Excerpts from a dataset
===== src/hw/rtl/fixed_capacity_set_store_assert.svh =====
// ----------------------------------------------------------------------------
// Assertion macros for the fixed capacity set store
// Shared concurrent assertion forms, clocked on clk_i and reset by rst_ni.
// ----------------------------------------------------------------------------
`ifndef FIXED_CAPACITY_SET_STORE_ASSERT_SVH
`define FIXED_CAPACITY_SET_STORE_ASSERT_SVH

// Property checked at every clock edge outside of reset.
`define FCSS_ASSERT(label, prop) \
  label: assert property (@(posedge clk_i) disable iff (!rst_ni) (prop)) \
    else $error("fixed_capacity_set_store: assertion failed");

// Property checked at every clock edge, reset included.
`define FCSS_ASSERT_ALWAYS(label, prop) \
  label: assert property (@(posedge clk_i) (prop)) \
    else $error("fixed_capacity_set_store: assertion failed");

`endif


===== src/hw/rtl/fcss_pkg.sv =====
// ----------------------------------------------------------------------------
// fcss_pkg
// Types and constants shared by the fixed capacity set store modules.
// ----------------------------------------------------------------------------
package fcss_pkg;

  localparam int unsigned OP_W    = 2;
  localparam int unsigned DATA_W  = 32;
  localparam int unsigned COUNT_W = 5;

  // Operation codes carried on the request channel.
  localparam logic [OP_W-1:0] OP_INSERT = 2'd0;
  localparam logic [OP_W-1:0] OP_REMOVE = 2'd1;
  localparam logic [OP_W-1:0] OP_QUERY  = 2'd2;

  typedef enum logic [1:0] {
    ST_IDLE,
    ST_UPDATE,
    ST_SCAN,
    ST_OUT
  } state_e;

  // Commands from the controller to the datapath.
  typedef struct packed {
    logic capture;
    logic update;
    logic scan_step;
    logic load_out;
  } dp_cmd_t;

  // Status from the datapath to the controller.
  typedef struct packed {
    logic empty;
    logic scan_last;
  } dp_sts_t;

endpackage


===== src/hw/rtl/fcss_if.sv =====
// ----------------------------------------------------------------------------
// fcss request and response channels
// Valid/ready channel interfaces for set operations and their results.
// ----------------------------------------------------------------------------
interface fcss_req_if;
  logic                              valid;
  logic                              ready;
  logic [fcss_pkg::OP_W-1:0]         operation;
  logic signed [fcss_pkg::DATA_W-1:0] element;

  modport source (output valid, operation, element, input ready);
  modport sink (input valid, operation, element, output ready);
endinterface

interface fcss_rsp_if;
  logic                               valid;
  logic                               ready;
  logic                               success;
  logic [fcss_pkg::COUNT_W-1:0]       count;
  logic                               is_empty;
  logic signed [fcss_pkg::DATA_W-1:0] min_value;
  logic signed [fcss_pkg::DATA_W-1:0] max_value;
  logic                               extremes_valid;

  modport source (output valid, success, count, is_empty, min_value, max_value,
                  extremes_valid, input ready);
  modport sink (input valid, success, count, is_empty, min_value, max_value,
                extremes_valid, output ready);
endinterface


===== src/hw/rtl/fcss_datapath.sv =====
// ----------------------------------------------------------------------------
// fcss_datapath
// Cell array with parallel match, shift-down removal, extreme scan and the
// result register.
// ----------------------------------------------------------------------------
module fcss_datapath #(
  parameter int unsigned CAPACITY = 16
) (
  input  logic                               clk_i,
  input  logic                               rst_ni,
  input  fcss_pkg::dp_cmd_t                  cmd_i,
  output fcss_pkg::dp_sts_t                  sts_o,
  input  logic [fcss_pkg::OP_W-1:0]          operation_i,
  input  logic signed [fcss_pkg::DATA_W-1:0] element_i,
  output logic                               success_o,
  output logic [fcss_pkg::COUNT_W-1:0]       count_o,
  output logic                               is_empty_o,
  output logic signed [fcss_pkg::DATA_W-1:0] min_value_o,
  output logic signed [fcss_pkg::DATA_W-1:0] max_value_o,
  output logic                               extremes_valid_o
);
  import fcss_pkg::*;

  localparam int unsigned IDX_W = (CAPACITY > 1) ? $clog2(CAPACITY) : 1;
  localparam int unsigned CNT_W = $clog2(CAPACITY + 1);

  logic [OP_W-1:0]          op_q;
  logic signed [DATA_W-1:0] elem_q;
  logic signed [DATA_W-1:0] cells_q [CAPACITY];
  logic [CNT_W-1:0]         occ_q, occ_d;
  logic                     ok_q;
  logic [IDX_W-1:0]         scan_q;
  logic signed [DATA_W-1:0] lo_q, hi_q;
  logic signed [DATA_W-1:0] scan_val;

  logic [CAPACITY-1:0] match;
  logic [CAPACITY-1:0] after_hit;
  logic                hit, full, do_insert, do_remove, empty;

  // Parallel compare against every occupied cell. Values are distinct, so at
  // most one cell matches; after_hit marks the match and every cell above it.
  for (genvar i = 0; i < CAPACITY; i++) begin : g_match
    assign match[i] = (CNT_W'(i) < occ_q) && (cells_q[i] == elem_q);
    if (i == 0) begin : g_first
      assign after_hit[i] = match[i];
    end else begin : g_rest
      assign after_hit[i] = after_hit[i-1] | match[i];
    end
  end

  assign hit       = |match;
  assign full      = (occ_q == CNT_W'(CAPACITY));
  assign empty     = (occ_q == '0);
  assign do_insert = (op_q == OP_INSERT) && !full && !hit;
  assign do_remove = (op_q == OP_REMOVE) && hit;

  always_comb begin
    occ_d = occ_q;
    if (do_insert) begin
      occ_d = occ_q + CNT_W'(1);
    end else if (do_remove) begin
      occ_d = occ_q - CNT_W'(1);
    end
  end

  // Each cell either takes an appended value or the value of its upper
  // neighbor when a removal closes the gap.
  for (genvar i = 0; i < CAPACITY; i++) begin : g_cell
    always_ff @(posedge clk_i) begin
      if (cmd_i.update) begin
        if (do_insert && (CNT_W'(i) == occ_q)) begin
          cells_q[i] <= elem_q;
        end else if (do_remove && after_hit[i]) begin
          if (i < CAPACITY - 1) begin
            cells_q[i] <= cells_q[(i < CAPACITY - 1) ? i + 1 : i];
          end
        end
      end
    end
  end

  always_ff @(posedge clk_i or negedge rst_ni) begin
    if (!rst_ni) begin
      occ_q  <= '0;
      ok_q   <= 1'b0;
      scan_q <= '0;
    end else begin
      if (cmd_i.update) begin
        occ_q <= occ_d;
        ok_q  <= do_insert || do_remove || ((op_q == OP_QUERY) && hit);
      end
      if (cmd_i.capture) begin
        scan_q <= '0;
      end else if (cmd_i.scan_step) begin
        scan_q <= scan_q + IDX_W'(1);
      end
    end
  end

  assign scan_val = cells_q[scan_q];

  always_ff @(posedge clk_i) begin
    if (cmd_i.capture) begin
      op_q   <= operation_i;
      elem_q <= element_i;
    end
    if (cmd_i.scan_step) begin
      if (scan_q == '0) begin
        lo_q <= scan_val;
        hi_q <= scan_val;
      end else begin
        if (scan_val < lo_q) begin
          lo_q <= scan_val;
        end
        if (scan_val > hi_q) begin
          hi_q <= scan_val;
        end
      end
    end
    if (cmd_i.load_out) begin
      success_o        <= ok_q;
      count_o          <= COUNT_W'(occ_q);
      is_empty_o       <= empty;
      min_value_o      <= empty ? '0 : lo_q;
      max_value_o      <= empty ? '0 : hi_q;
      extremes_valid_o <= !empty;
    end
  end

  assign sts_o.empty     = empty;
  assign sts_o.scan_last = ((CNT_W'(scan_q) + CNT_W'(1)) == occ_q);

  `include "fixed_capacity_set_store_assert.svh"

  `FCSS_ASSERT(a_occ_bounded, occ_q <= CNT_W'(CAPACITY))
  `FCSS_ASSERT(a_occ_only_on_update, !cmd_i.update |=> $stable(occ_q))
  `FCSS_ASSERT(a_query_keeps_occ, (cmd_i.update && (op_q == OP_QUERY)) |=> $stable(occ_q))
  `FCSS_ASSERT(a_single_match, $onehot0(match))

endmodule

■ **Goal of the exercise**
Set down, from the entries above, exactly the lines from the one with "if (i == 0) begin : g_first" up to and including the one with "(occ_q == '0);", and no other lines.

■ **Response below**
    if (i == 0) begin : g_first
      assign after_hit[i] = match[i];
    end else begin : g_rest
      assign after_hit[i] = after_hit[i-1] | match[i];
    end
  end

  assign hit       = |match;
  assign full      = (occ_q == CNT_W'(CAPACITY));
  assign empty     = (occ_q == '0);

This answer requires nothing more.